この存在の名は、祭りの名と、女神の呼び名の中に残りました。

ディーサ祭と春の市: スウェーデンのウプサラで続いた春の集まり。ディーサブロートの流れを汲むとされ、市と裁きの場を兼ねていた。

ヴァナディースという呼び名: 女神フレイヤを指す呼び名の一つで、「ヴァン神族のディース」を意味する。この語の格の高さを示す。

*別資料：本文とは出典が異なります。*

<file path="src/rtl/ram_stream_pkg.sv">
// Shared types and constants for the RAM block reader and its output FIFO.
package ram_stream_pkg;
    typedef enum logic [1:0] {IDLE, READ, DRAIN} state_e;
    localparam int FIFO_DEPTH = 2;
    localparam int RD_LATENCY = 1;
endpackage

</file>
<file path="src/rtl/stream_fifo2.sv">
// Two-entry data+last FIFO with fall-through: an incoming word is visible on the
// output in the cycle it is pushed, so an empty FIFO adds no latency.
module stream_fifo2 import ram_stream_pkg::*; #(
    parameter int W = 32
) (
    input  logic         clk_i,
    input  logic         rst_ni,
    input  logic         push_i,
    input  logic [W-1:0] data_i,
    input  logic         last_i,
    input  logic         pop_i,
    output logic         valid_o,
    output logic [W-1:0] data_o,
    output logic         last_o,
    output logic [1:0]   count_o
);
    logic [W:0] mem_q [FIFO_DEPTH];
    logic       rd_ptr_q, wr_ptr_q;
    logic [1:0] cnt_q;
    logic       empty, do_pop, store, adv;

    assign empty   = (cnt_q == 2'd0);
    assign valid_o = !empty || push_i;
    assign count_o = cnt_q;
    assign do_pop  = pop_i && valid_o;
    // A word pushed into an empty FIFO and popped in the same cycle is never stored.
    assign store   = push_i && !(empty && do_pop);
    assign adv     = do_pop && !empty;

    always_comb begin
        {last_o, data_o} = '0;
        if (!empty)      {last_o, data_o} = mem_q[rd_ptr_q];
        else if (push_i) {last_o, data_o} = {last_i, data_i};
    end

    always_ff @(posedge clk_i or negedge rst_ni) begin
        if (!rst_ni) begin
            for (int i = 0; i < FIFO_DEPTH; i++) mem_q[i] <= '0;
            rd_ptr_q <= 1'b0;
            wr_ptr_q <= 1'b0;
            cnt_q    <= 2'd0;
        end else begin
            if (store) begin
                mem_q[wr_ptr_q] <= {last_i, data_i};
                wr_ptr_q        <= ~wr_ptr_q;
            end
            if (adv) rd_ptr_q <= ~rd_ptr_q;
            cnt_q <= cnt_q + {1'b0, store} - {1'b0, adv};
        end
    end
endmodule

</file>
<file path="src/rtl/ram_stream_reader.sv">
// Reads a block of RAM words and emits them as a valid/ready stream with a last flag,
// hiding the RAM read latency and absorbing consumer backpressure.
module ram_stream_reader import ram_stream_pkg::*; #(
    parameter int ADD_SIZE  = 11,
    parameter int DATA_SIZE = 32
) (
    input  logic                 clk,
    input  logic                 rst,
    input  logic                 start,
    input  logic [ADD_SIZE-1:0]  base_addr,
    input  logic [ADD_SIZE:0]    length,
    output logic                 busy,
    output logic                 done,
    output logic                 ram_read_en,
    output logic [ADD_SIZE-1:0]  ram_read_address,
    input  logic [DATA_SIZE-1:0] ram_dataOut,
    output logic [DATA_SIZE-1:0] m_data,
    output logic                 m_valid,
    input  logic                 m_ready,
    output logic                 m_last
);
    state_e                  state_q, state_d;
    logic [ADD_SIZE-1:0]     addr_q, addr_d;
    logic [ADD_SIZE:0]       reads_rem_q, reads_rem_d;
    logic [ADD_SIZE:0]       beats_rem_q, beats_rem_d;
    logic                    done_q, done_d;
    logic [RD_LATENCY-1:0]   rd_vld_q, rd_last_q;
    logic [1:0]              fifo_cnt, inflight, occ;
    logic                    read_en, read_is_last, beat;

    // Credit: stored words plus reads in flight may never exceed the FIFO depth.
    assign inflight     = 2'($countones(rd_vld_q));
    assign occ          = fifo_cnt + inflight;
    assign read_en      = (state_q == READ) && (reads_rem_q != '0) && (occ < 2'(FIFO_DEPTH));
    assign read_is_last = (reads_rem_q == (ADD_SIZE+1)'(1));
    assign beat         = m_valid && m_ready;

    assign busy             = (state_q != IDLE);
    assign done             = done_q;
    assign ram_read_en      = read_en;
    assign ram_read_address = addr_q;

    always_comb begin
        state_d     = state_q;
        addr_d      = addr_q;
        reads_rem_d = reads_rem_q;
        beats_rem_d = beats_rem_q;
        done_d      = 1'b0;
        if (beat) beats_rem_d = beats_rem_q - 1'b1;
        case (state_q)
            IDLE: if (start) begin
                addr_d      = base_addr;
                reads_rem_d = length;
                beats_rem_d = length;
                // Empty block: finish through DRAIN so busy covers the done cycle.
                if (length == '0) begin
                    state_d = DRAIN;
                    done_d  = 1'b1;
                end else begin
                    state_d = READ;
                end
            end
            READ: if (read_en) begin
                addr_d      = addr_q + 1'b1;
                reads_rem_d = reads_rem_q - 1'b1;
                if (read_is_last) state_d = DRAIN;
            end
            DRAIN: begin
                if (beats_rem_q == '0) begin
                    state_d = IDLE;
                end else if (beat && m_last) begin
                    state_d = IDLE;
                    done_d  = 1'b1;
                end
            end
            default: state_d = IDLE;
        endcase
    end

    always_ff @(posedge clk or negedge rst) begin
        if (!rst) begin
            state_q     <= IDLE;
            addr_q      <= '0;
            reads_rem_q <= '0;
            beats_rem_q <= '0;
            done_q      <= 1'b0;
            rd_vld_q    <= '0;
            rd_last_q   <= '0;
        end else begin
            state_q     <= state_d;
            addr_q      <= addr_d;
            reads_rem_q <= reads_rem_d;
            beats_rem_q <= beats_rem_d;
            done_q      <= done_d;
            rd_vld_q    <= (rd_vld_q << 1) | RD_LATENCY'(read_en);
            rd_last_q   <= (rd_last_q << 1) | RD_LATENCY'(read_en && read_is_last);
        end
    end

    stream_fifo2 #(.W(DATA_SIZE)) u_fifo (
        .clk_i   (clk),
        .rst_ni  (rst),
        .push_i  (rd_vld_q[RD_LATENCY-1]),
        .data_i  (ram_dataOut),
        .last_i  (rd_last_q[RD_LATENCY-1]),
        .pop_i   (m_ready),
        .valid_o (m_valid),
        .data_o  (m_data),
        .last_o  (m_last),
        .count_o (fifo_cnt)
    );
endmodule

</file>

西ゲルマンの Idisi: 古い呪文に出てくる女たちを指す語。捕らわれた者の縄をほどく働きが、ディースと結びつくとする見方がある。

ディースが司るもの

守護

一族につき、その家の者を見守る守護霊として祀られた。

豊穣

本来は豊穣の女神だったとする見方があり、犠牲祭も農事の節目に行われた。

予知

夢や幻に現れて、その家の者の行く末を告げる働きを持つ。

ディースについてよくある質問

ディースとは何ですか。

運命にかかわる女性の霊です。とくに氏族の守護霊として働き、その家の者を守るとされました。人に味方することも、敵に回ることもあります。

ワルキューレやノルンとどう違いますか。

はっきりした区別がありません。原典では常にひとまとめに語られるため、ディースを女性の守り霊の総称とみる研究者もいます。

ディーサブロートとは何ですか。

ディースに捧げる犠牲祭です。家々で私的に行う形と、共同体が公に行う形の両方があり、スウェーデンでは春の市と結びついて長く続きました。

ディースに個別の名前はありますか。

ほとんど伝わっていません。原典は複数形で語ることが多く、ひとまとまりの存在として扱われます。

ディースと併せて覚えたい言葉・用語

ヴァン神族(ヴぁんしんぞく)

豊穣と富を担う神々の一族。アース神族と戦って和睦し、ニョルズ・フレイ・フレイヤが人質としてアースガルズへ渡った。